-- Record set follows --
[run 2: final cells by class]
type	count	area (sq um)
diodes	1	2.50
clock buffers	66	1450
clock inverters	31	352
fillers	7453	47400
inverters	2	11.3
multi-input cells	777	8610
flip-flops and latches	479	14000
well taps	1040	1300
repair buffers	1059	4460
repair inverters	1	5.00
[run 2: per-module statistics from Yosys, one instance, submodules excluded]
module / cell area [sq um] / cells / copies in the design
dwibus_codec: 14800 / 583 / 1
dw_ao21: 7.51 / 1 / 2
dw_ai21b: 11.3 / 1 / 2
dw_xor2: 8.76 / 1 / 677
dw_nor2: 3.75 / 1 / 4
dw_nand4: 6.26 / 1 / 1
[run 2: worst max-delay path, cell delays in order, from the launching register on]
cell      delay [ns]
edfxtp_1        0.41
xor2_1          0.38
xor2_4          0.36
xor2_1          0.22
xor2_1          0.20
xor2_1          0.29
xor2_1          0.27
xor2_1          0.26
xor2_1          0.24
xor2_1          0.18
What follows belongs to an exercise in optimizing a design on an open flow for small area; a production flow would make more cautious choices.
Where RTL was checked, it was by simulation tests only, not by an equivalence proof against the original.
Function not checked in run 1: the RTL went through the layout flow alone.
Power figures rest on the tool's default switching activity, not on a simulated workload.

## design/flow/config.mk

```make
export PLATFORM = sky130hd
export DESIGN_NAME = crtc6845
export DESIGN_NICKNAME = crtc6845
export VERILOG_FILES = /design/flow/design.v
export SDC_FILE = /design/flow/constraint.sdc
export NUM_CORES = 4
export LEC_CHECK = 0
export ABC_AREA = 1
export CAP_MARGIN = 20
export CORE_MARGIN = 2
export CORE_UTILIZATION = 65
export CTS_BUF_LIST = sky130_fd_sc_hd__clkbuf_4
export PLACE_DENSITY = 0.75
export SLEW_MARGIN = 20
```

## design/flow/constraint.sdc

```tcl
create_clock -name core_clock -period 15.0 [get_ports {clk}]
set_input_delay 3.0000 -clock core_clock [delete_from_list [all_inputs] [get_ports {clk}]]
set_output_delay 3.0000 -clock core_clock [all_outputs]
set_load 0.01 [all_outputs]
```

## design/flow/design.v

```verilog
module crtc6845 (
    input             clk,
    input             rst,
    input             ce,
    input             bus_en,
    input             bus_rs,
    input             bus_rw,
    input      [7:0]  bus_din,
    input             lpstb,
    output     [7:0]  dout,
    output            de,
    output            hsync,
    output            vsync,
    output            cursor,
    output     [13:0] ma,
    output     [4:0]  ra,
    output            frame_start,
    output            geom_evt,
    output            geom_valid,
    output            upd_valid,
    output     [13:0] upd_addr,
    output            upd_strobe
);
    localparam [2:0] UPD_DELAY = 3'd4;
    function [15:0] add;
        input [15:0] a, b;
        input        ci;
        integer i;
        reg     c;
        begin
            c = ci;
            for (i = 0; i < 16; i = i + 1) begin
                add[i] = a[i] ^ b[i] ^ c;
                c      = (a[i] & b[i]) | (c & (a[i] ^ b[i]));
            end
        end
    endfunction
    function lt;
        input [15:0] a, b;
        integer i;
        reg     l;
        begin
            l = 1'b0;
            for (i = 0; i < 16; i = i + 1)
                l = (~a[i] & b[i]) | (~(a[i] ^ b[i]) & l);
            lt = l;
        end
    endfunction
    reg [7:0]  r_htotal, r_hdisp, r_hsync_pos, r_sync_width;
    reg        r_mode3, r_mode6, r_mode7;
    reg [6:0]  r_vtotal, r_vdisp, r_vsync_pos, r_cur_start;
    reg [4:0]  r_vtotal_adj, r_max_ras, r_cur_end;
    reg [13:0] r_disp_start, r_cursor_addr, r_lpen_addr, r_update_addr;
    reg [5:0]  al;
    reg [7:0]  cc;
    reg [4:0]  ra_q;
    reg [6:0]  lc;
    reg [4:0]  adj_ctr;
    reg        adj_active;
    reg [3:0]  vsw_ctr;
    reg        vs_q;
    reg        line_enable;
    reg [4:0]  blink_ctr;
    reg        cursor_state;
    reg [13:0] line_addr;
    reg        lpen_latched;
    reg        update_ready;
    reg [7:0]  deoff_t, curon_t, hson_t;
    reg [4:0]  hsoff_t;
    reg [2:0]  updadr_t;
    wire [7:0] deoff_rem  = ~deoff_t;
    wire [7:0] curon_rem  = ~curon_t;
    wire [7:0] hson_rem   = ~hson_t;
    wire [4:0] hsoff_rem  = ~hsoff_t;
    wire [2:0] updadr_rem = ~updadr_t;
    reg        cur_q;
    reg        lpen_p;
    reg        lpen_cap;    
    reg        written, restart_q;
    reg [7:0]  dout_q;
    reg        frame_q, upd_valid_q, upd_strobe_q;
    reg [13:0] upd_addr_q;
    wire de_q    = |deoff_rem;
    wire hs_q    = |hsoff_rem;
    wire curon_p = |curon_rem;
    wire hson_p  = |hson_rem;
    wire updadr_p = |updadr_rem;
    function [5:0] satmul;
        input [4:0] k;
        input [4:0] mr;
        reg   [5:0] c;
        reg   [7:0] s;
        reg         ovf;
        begin
            c   = add({11'd0, mr}, 16'd0, 1'b1);
            ovf = (c[5] && k != 5'd0)
               || (k[1] && c[4]) || (k[2] && (c[4] || c[3]))
               || (k[3] && (c[4] || c[3] || c[2])) || (k[4] && (c[4] || c[3] || c[2] || c[1]));
            s   = add(add({11'd0, k[0] ? c[4:0] : 5'd0}, {11'd0, k[1] ? c[3:0] : 4'd0, 1'b0}, 1'b0),
                      add({11'd0, k[2] ? c[2:0] : 3'd0, 2'b0}, add({11'd0, k[3] ? c[1:0] : 2'd0, 3'b0},
                                                                 {11'd0, k[4] ? c[0] : 1'b0, 4'b0}, 1'b0), 1'b0), 1'b0);
            satmul = (ovf || s[7:5] != 3'd0) ? 6'd32 : {1'b0, s[4:0]};
        end
    endfunction
    wire [7:0] kv = add({9'd0, r_vsync_pos}, {8'd0, 1'b1, ~r_vtotal}, 1'b0);
    wire [7:0] kd = add({9'd0, r_vdisp}, {8'd0, 1'b1, ~r_vtotal}, 1'b0);
    wire [7:0] kv_abs = add({8'd0, kv ^ {8{kv[7]}}}, 16'd0, kv[7]);
    wire [5:0] pv = (kv_abs[7:5] != 3'd0) ? 6'd32 : satmul(kv_abs[4:0], r_max_ras);
    wire [5:0] pd = (kd[6:5] != 2'd0) ? 6'd32 : satmul(kd[4:0], r_max_ras);
    wire [6:0] vlim = add({11'd0, r_vtotal_adj}, {9'd0, {7{~kv[7]}} ^ {1'b0, pv}}, ~kv[7]) ^ 7'h40;
    wire v_son_ok  = lt(16'h40, {9'd0, vlim});
    wire v_disp_ok = kd[7] || !lt({11'd0, r_vtotal_adj}, pd);
    wire [9:0] dh = add({8'd0, r_htotal}, {6'h3F, 2'b11, ~r_hsync_pos}, 1'b1) ^ 10'h200;
    wire [7:0] hd_m1 = add({8'd0, r_hdisp}, 16'hFFFF, 1'b0);
    wire g_ok = (r_hdisp != 8'd0) && !lt({8'd0, r_htotal}, {8'd0, hd_m1})
             && dh[9]
             && (r_vdisp != 7'd0) && v_disp_ok && v_son_ok;
    wire [4:0] hsw_old = (r_sync_width[3:0] == 4'd0) ? 5'd16 : {1'b0, r_sync_width[3:0]};
    wire [4:0] hsw_new = (bus_din[3:0] == 4'd0) ? 5'd16 : {1'b0, bus_din[3:0]};
    wire [4:0] vsw_old = (r_sync_width[7:4] == 4'd0) ? 5'd16 : {1'b0, r_sync_width[7:4]};
    wire [4:0] vsw_new = (bus_din[7:4] == 4'd0) ? 5'd16 : {1'b0, bus_din[7:4]};
    wire [4:0] hsw_min = lt(hsw_old, hsw_new) ? hsw_old : hsw_new;
    wire [4:0] vsw_min = lt(vsw_old, vsw_new) ? vsw_old : vsw_new;
    wire sw_changed = ((bus_din[3:0] != r_sync_width[3:0]) && !lt({6'd0, dh}, {11'd0, hsw_min} | 16'h200))
                   || ((bus_din[7:4] != r_sync_width[7:4]) && lt({11'd0, vsw_min} | 16'h40, {9'd0, vlim}));
    reg field_changed;
    always @* begin
        case (al)
            6'd0:    field_changed = bus_din != r_htotal;
            6'd1:    field_changed = bus_din != r_hdisp;
            6'd2:    field_changed = bus_din != r_hsync_pos;
            6'd3:    field_changed = sw_changed;
            6'd4:    field_changed = bus_din[6:0] != r_vtotal;
            6'd5:    field_changed = bus_din[4:0] != r_vtotal_adj;
            6'd6:    field_changed = bus_din[6:0] != r_vdisp;
            6'd7:    field_changed = bus_din[6:0] != r_vsync_pos;
            6'd9:    field_changed = bus_din[4:0] != r_max_ras;
            default: field_changed = 1'b0;
        endcase
    end
    assign dout        = dout_q;
    assign de          = de_q;
    assign hsync       = hs_q;
    assign vsync       = vs_q;
    assign cursor      = cur_q;
    assign ma          = add({2'd0, line_addr}, {8'd0, cc}, 1'b0);
    assign ra          = ra_q;
    assign frame_start = frame_q;
    assign geom_evt    = restart_q && g_ok;
    assign geom_valid  = g_ok;
    assign upd_valid   = upd_valid_q;
    assign upd_addr    = upd_addr_q;
    assign upd_strobe  = upd_strobe_q;
    wire do_bus  = !rst && bus_en;
    wire do_lp   = !rst && !bus_en && lpstb;
    wire do_clk  = !rst && !bus_en && !lpstb && ce;
    wire do_sel  = do_bus && !bus_rs && !bus_rw;
    wire do_rdst = do_bus && !bus_rs &&  bus_rw;
    wire do_wr   = do_bus &&  bus_rs && !bus_rw;
    wire do_rd   = do_bus &&  bus_rs &&  bus_rw;
    wire [13:0] lpen_cur = lpen_cap ? ma : r_lpen_addr;
    wire [13:0] upd_inc = add({2'd0, r_update_addr}, 16'd0, 1'b1);
    wire t_phi2  = r_mode7 && r_mode3;
    wire t_blank = !r_mode7 && r_mode3;
    wire geom_restart = do_wr && (!written || field_changed);
    reg [7:0]  n_cc;
    reg [4:0]  n_ra;
    reg [6:0]  n_lc;
    reg [4:0]  n_adj_ctr;
    reg        n_adj_active;
    reg [3:0]  n_vsw_ctr;
    reg        n_vs, n_line_enable;
    reg [4:0]  n_blink_ctr;
    reg        n_cursor_state;
    reg [13:0] n_line_addr, n_update_addr;
    reg        n_lpen_latched, n_update_ready;
    reg        n_de, n_cur;
    reg [7:0]  n_deoff_rem, n_curon_rem, n_hson_rem;
    reg [4:0]  n_hsoff_rem;
    reg        n_lpen_p, n_lpen_cap;
    reg [2:0]  n_updadr_rem;
    reg [7:0]  n_dout;
    reg        n_frame, n_upd_valid, n_upd_strobe;
    reg [13:0] n_upd_addr;
    reg        line_due, deoff_due, curon_due, hson_due, lpen_due, updadr_due;
    reg        deoff_now, curon_now, hson_now, upd_trans;
    reg [4:0]  hsw;
    reg        tu;
    reg [14:0] cd;
    reg        cv;
    always @* begin
        n_cc           = cc;
        n_ra           = ra_q;
        n_lc           = lc;
        n_adj_ctr      = adj_ctr;
        n_adj_active   = adj_active;
        n_vsw_ctr      = vsw_ctr;
        n_vs           = vs_q;
        n_line_enable  = line_enable;
        n_blink_ctr    = blink_ctr;
        n_cursor_state = cursor_state;
        n_line_addr    = line_addr;
        n_update_addr  = r_update_addr;
        n_lpen_latched = lpen_latched;
        n_update_ready = update_ready;
        n_de           = de_q;
        n_cur          = cur_q;
        n_deoff_rem    = deoff_rem;
        n_curon_rem    = curon_rem;
        n_hson_rem     = hson_rem;
        n_hsoff_rem    = hsoff_rem;
        n_lpen_p       = lpen_p;
        n_lpen_cap     = 1'b0;
        n_updadr_rem   = updadr_rem;
        n_dout         = dout_q;
        n_frame        = 1'b0;
        n_upd_valid    = 1'b0;
        n_upd_strobe   = upd_strobe_q;
        n_upd_addr     = upd_addr_q;
        line_due = 1'b0; deoff_due = 1'b0; curon_due = 1'b0;
        hson_due = 1'b0; lpen_due = 1'b0; updadr_due = 1'b0;
        deoff_now = 1'b0; curon_now = 1'b0; hson_now = 1'b0; upd_trans = 1'b0;
        hsw = (r_sync_width[3:0] == 4'd0) ? 5'd16 : {1'b0, r_sync_width[3:0]};
        tu = 1'b0;
        cd = 15'd0;
        cv = 1'b0;
        if (do_rdst) begin
            n_dout = {update_ready, lpen_latched, !line_enable, 5'd0};
        end
        if (do_rd) begin
            case (al)
                6'd12:   n_dout = {2'd0, r_disp_start[13:8]};
                6'd13:   n_dout = r_disp_start[7:0];
                6'd14:   n_dout = {2'd0, r_cursor_addr[13:8]};
                6'd15:   n_dout = r_cursor_addr[7:0];
                6'd16:   begin n_dout = {2'd0, lpen_cur[13:8]}; n_lpen_latched = 1'b0; end
                6'd17:   begin n_dout = lpen_cur[7:0];          n_lpen_latched = 1'b0; end
                default: n_dout = 8'd0;
            endcase
            tu = (al == 6'd31);
        end
        if (do_wr) begin
            if (al == 6'd18) begin
                n_update_addr = {bus_din[5:0], r_update_addr[7:0]};
                if (t_phi2) upd_trans = 1'b1;
            end
            if (al == 6'd19) begin
                n_update_addr = {r_update_addr[13:8], bus_din};
                if (t_phi2) upd_trans = 1'b1;
            end
            tu = (al == 6'd31);
        end
        if (tu && r_mode3) begin
            if (t_phi2) begin
                n_update_addr = upd_inc;
                upd_trans = 1'b1;
            end else if (update_ready) begin
                n_update_ready = 1'b0;
                if (!de_q) begin
                    n_updadr_rem = UPD_DELAY;
                end
            end
        end
        if (geom_restart) begin
            n_cc = 8'd0;
        end
        if (do_lp) begin
            n_lpen_p = 1'b1;
        end
        if (do_clk) begin
            n_cc = add({8'd0, cc}, 16'd0, 1'b1);
            line_due = (cc == r_htotal);
            if (de_q)     begin deoff_due  = (deoff_rem == 8'd1);  n_deoff_rem  = ~add({8'd0, deoff_t}, 16'd0, 1'b1); end
            if (curon_p)  begin curon_due  = (curon_rem == 8'd1);  n_curon_rem  = ~add({8'd0, curon_t}, 16'd0, 1'b1); end
            if (hson_p)   begin hson_due   = (hson_rem == 8'd1);   n_hson_rem   = ~add({8'd0, hson_t}, 16'd0, 1'b1); end
            if (hs_q)     begin n_hsoff_rem = ~add({11'd0, hsoff_t}, 16'd0, 1'b1); end
            if (updadr_p) begin updadr_due = (updadr_rem == 3'd1); n_updadr_rem = ~add({13'd0, updadr_t}, 16'd0, 1'b1); end
            lpen_due   = lpen_p;    n_lpen_p   = 1'b0;
            if (deoff_due) begin
                n_de = 1'b0;
                if (!n_update_ready) n_updadr_rem = UPD_DELAY;
            end
            n_cur = 1'b0;
            if (curon_due) n_cur = 1'b1;
            if (hson_due)  n_hsoff_rem = hsw;
            if (line_due) begin
                n_cc = 8'd0;
                if (vs_q) begin
                    n_vsw_ctr = add({12'd0, vsw_ctr}, 16'd0, 1'b1);
                    if (n_vsw_ctr == r_sync_width[7:4])
                        n_vs = 1'b0;
                end
                if (ra_q == r_max_ras) begin
                    if (lc == r_vtotal) begin
                        n_adj_ctr    = 5'd0;
                        n_adj_active = 1'b1;
                    end
                    n_ra        = 5'd0;
                    n_lc        = add({9'd0, lc}, 16'd0, 1'b1);
                    n_line_addr = add({2'd0, line_addr}, {8'd0, r_hdisp}, 1'b0);
                    if (n_lc == r_vdisp) n_line_enable = 1'b0;
                    if (n_lc == r_vsync_pos) begin
                        n_vsw_ctr = 4'd0;
                        n_vs      = 1'b1;
                    end
                end else begin
                    n_ra = add({11'd0, ra_q}, 16'd0, 1'b1);
                end
                if (n_adj_active) begin
                    if (n_adj_ctr == r_vtotal_adj) begin
                        n_adj_active  = 1'b0;
                        n_ra          = 5'd0;
                        n_lc          = 7'd0;
                        n_line_addr   = r_disp_start;
                        n_line_enable = 1'b1;
                        if (r_vdisp == 7'd0) n_line_enable = 1'b0;
                        if (r_vsync_pos == 7'd0) begin
                            n_vsw_ctr = 4'd0;
                            n_vs      = 1'b1;
                        end
                        n_blink_ctr = add({11'd0, blink_ctr}, 16'd0, 1'b1);
                        case (r_cur_start[6:5])
                            2'd0: n_cursor_state = 1'b1;
                            2'd1: n_cursor_state = 1'b0;
                            2'd2: if (blink_ctr[3:0] == 4'hF) n_cursor_state = !cursor_state;
                            2'd3: if (blink_ctr[4:0] == 5'h1F) n_cursor_state = !cursor_state;
                        endcase
                        n_frame = 1'b1;
                    end else begin
                        n_adj_ctr = add({11'd0, n_adj_ctr}, 16'd0, 1'b1);
                    end
                end
                if (n_line_enable) begin
                    if (r_hdisp == 8'd0) begin
                        n_deoff_rem = 8'd0;
                        deoff_now   = 1'b1;
                    end else begin
                        n_deoff_rem = r_hdisp;
                    end
                    cd = add({2'd0, r_cursor_addr}, {2'b11, ~n_line_addr}, 1'b1);
                    cv = n_cursor_state && !cd[14] && (cd[13:8] == 6'd0) && lt(cd[7:0], r_hdisp)
                      && !lt(r_max_ras, r_cur_start[4:0]) && !lt(r_cur_end, r_cur_start[4:0])
                      && (lt(r_max_ras, r_cur_end) || (!lt(n_ra, r_cur_start[4:0]) && !lt(r_cur_end, n_ra)));
                    if (cv) begin
                        if (cd[7:0] == 8'd0) begin
                            n_curon_rem = 8'd0;
                            curon_now   = 1'b1;
                        end else begin
                            n_curon_rem = cd[7:0];
                        end
                    end
                end else begin
                    n_deoff_rem = 8'd0;
                end
                if (r_hsync_pos == 8'd0) begin
                    n_hson_rem = 8'd0;
                    hson_now   = 1'b1;
                end else begin
                    n_hson_rem = r_hsync_pos;
                end
                if (n_de != n_line_enable) begin
                    n_de = n_line_enable;
                    if (n_line_enable) begin
                        n_updadr_rem = 3'd0;
                        updadr_due   = 1'b0;
                    end else if (!n_update_ready) begin
                        n_updadr_rem = UPD_DELAY;
                    end
                end
            end
            if (lpen_due) begin
                n_lpen_cap     = 1'b1;
                n_lpen_latched = 1'b1;
            end
            if (updadr_due) upd_trans = 1'b1;
            if (deoff_now) begin
                n_de = 1'b0;
                if (!n_update_ready) n_updadr_rem = UPD_DELAY;
            end
            if (curon_now) n_cur = 1'b1;
            if (hson_now)  n_hsoff_rem = hsw;
        end
        if (upd_trans) begin
            n_upd_valid  = 1'b1;
            n_upd_addr   = n_update_addr;
            n_upd_strobe = r_mode6;
            if (!n_update_ready && t_blank) begin
                n_update_addr  = upd_inc;
                n_update_ready = 1'b1;
            end
        end
    end
    always @(posedge clk) begin
        if (rst) begin
            r_htotal <= 8'd0;  r_hdisp <= 8'd0;  r_hsync_pos <= 8'd0;  r_sync_width <= 8'd0;
            r_vtotal <= 7'd0;  r_vtotal_adj <= 5'd0;  r_vdisp <= 7'd0;  r_vsync_pos <= 7'd0;
            r_mode3 <= 1'b0;  r_mode6 <= 1'b0;  r_mode7 <= 1'b0;
            r_max_ras <= 5'd0;  r_cur_start <= 7'd0;  r_cur_end <= 5'd0;
            r_disp_start <= 14'd0;  r_cursor_addr <= 14'd0;  r_lpen_addr <= 14'd0;  r_update_addr <= 14'd0;
            al <= 6'd0;
            cc <= 8'd0;  ra_q <= 5'd0;  lc <= 7'd0;  adj_ctr <= 5'd0;  adj_active <= 1'b0;
            vsw_ctr <= 4'd0;  vs_q <= 1'b0;  line_enable <= 1'b0;  blink_ctr <= 5'd0;
            cursor_state <= 1'b0;  line_addr <= 14'd0;  lpen_latched <= 1'b0;  update_ready <= 1'b1;
            cur_q <= 1'b0;
            deoff_t <= 8'hFF;  curon_t <= 8'hFF;  hson_t <= 8'hFF;  hsoff_t <= 5'h1F;
            lpen_p <= 1'b0;  lpen_cap <= 1'b0;  updadr_t <= 3'h7;
            written <= 1'b0;  restart_q <= 1'b0;
            dout_q <= 8'd0;  frame_q <= 1'b0;
            upd_valid_q <= 1'b0;  upd_addr_q <= 14'd0;  upd_strobe_q <= 1'b0;
        end else begin
            if (do_sel) al <= bus_din[5:0];
            if (do_wr) begin
                written <= 1'b1;
                case (al)
                    6'd0:  r_htotal      <= bus_din;
                    6'd1:  r_hdisp       <= bus_din;
                    6'd2:  r_hsync_pos   <= bus_din;
                    6'd3:  r_sync_width  <= bus_din;
                    6'd4:  r_vtotal      <= bus_din[6:0];
                    6'd5:  r_vtotal_adj  <= bus_din[4:0];
                    6'd6:  r_vdisp       <= bus_din[6:0];
                    6'd7:  r_vsync_pos   <= bus_din[6:0];
                    6'd8:  begin r_mode3 <= bus_din[3]; r_mode6 <= bus_din[6]; r_mode7 <= bus_din[7]; end
                    6'd9:  r_max_ras     <= bus_din[4:0];
                    6'd10: r_cur_start   <= bus_din[6:0];
                    6'd11: r_cur_end     <= bus_din[4:0];
                    6'd12: r_disp_start[13:8]  <= bus_din[5:0];
                    6'd13: r_disp_start[7:0]   <= bus_din;
                    6'd14: r_cursor_addr[13:8] <= bus_din[5:0];
                    6'd15: r_cursor_addr[7:0]  <= bus_din;
                    default: ;
                endcase
            end
            if (lpen_cap) r_lpen_addr <= ma;
            lpen_cap <= n_lpen_cap;  r_update_addr <= n_update_addr;
            restart_q <= geom_restart;
            cc <= n_cc;  ra_q <= n_ra;  lc <= n_lc;  adj_ctr <= n_adj_ctr;  adj_active <= n_adj_active;
            vsw_ctr <= n_vsw_ctr;  vs_q <= n_vs;  line_enable <= n_line_enable;
            blink_ctr <= n_blink_ctr;  cursor_state <= n_cursor_state;  line_addr <= n_line_addr;
            lpen_latched <= n_lpen_latched;  update_ready <= n_update_ready;
            cur_q <= n_cur;
            deoff_t <= n_de ? ~n_deoff_rem : 8'hFF;
            curon_t <= ~n_curon_rem;  hson_t <= ~n_hson_rem;  hsoff_t <= ~n_hsoff_rem;
            lpen_p <= n_lpen_p;  updadr_t <= ~n_updadr_rem;
            dout_q <= n_dout;  frame_q <= n_frame;
            upd_valid_q <= n_upd_valid;  upd_addr_q <= n_upd_addr;  upd_strobe_q <= n_upd_strobe;
        end
    end
endmodule
```

## design/flow/run.sh

```bash
#!/bin/bash
# synth_recipe.tcl (not shown) runs the flow's synth.tcl, then flattens the netlist and writes it again
# the make line also repeats each setting of config.mk as NAME=value (left out here)
make -C /OpenROAD-flow-scripts/flow DESIGN_CONFIG=/design/flow/config.mk WORK_HOME=/design/flow/orfs CLKGATE_MAP_FILE= SYNTH_SCRIPT=/design/flow/synth_recipe.tcl finish
```

==> results of run 1 <==
[stage by stage]
stage               std cells  power [mW]  setup slack [ns]  hold WS (ns)  instance area (um2)
floorplan                2284       0.888              2.94         0.427                17100
finish                   2724        1.63             0.758         0.467                18800
detailed placement       2597       0.968              1.60         0.458                17900
global route             2724        1.70             0.180         0.486                18800
global placement         2597       0.962              1.89         0.447                17900
CTS                      2723        1.63             0.852         0.466                18800
[report_power, final]
| part | switching (mW) | leakage (nW) | internal (mW) |
|---|---|---|---|
| Clock | 0.324 | 0.544 | 0.342 |
| Sequential | 0.00941 | 2.07 | 0.689 |
| Combinational | 0.173 | 6.07 | 0.0880 |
-- Record set concluded --
# [Problem to work on]
Please copy out every line of the preceding listing that carries "inverters".

# [Solution for this problem]
clock inverters	31	352
inverters	2	11.3
repair inverters	1	5.00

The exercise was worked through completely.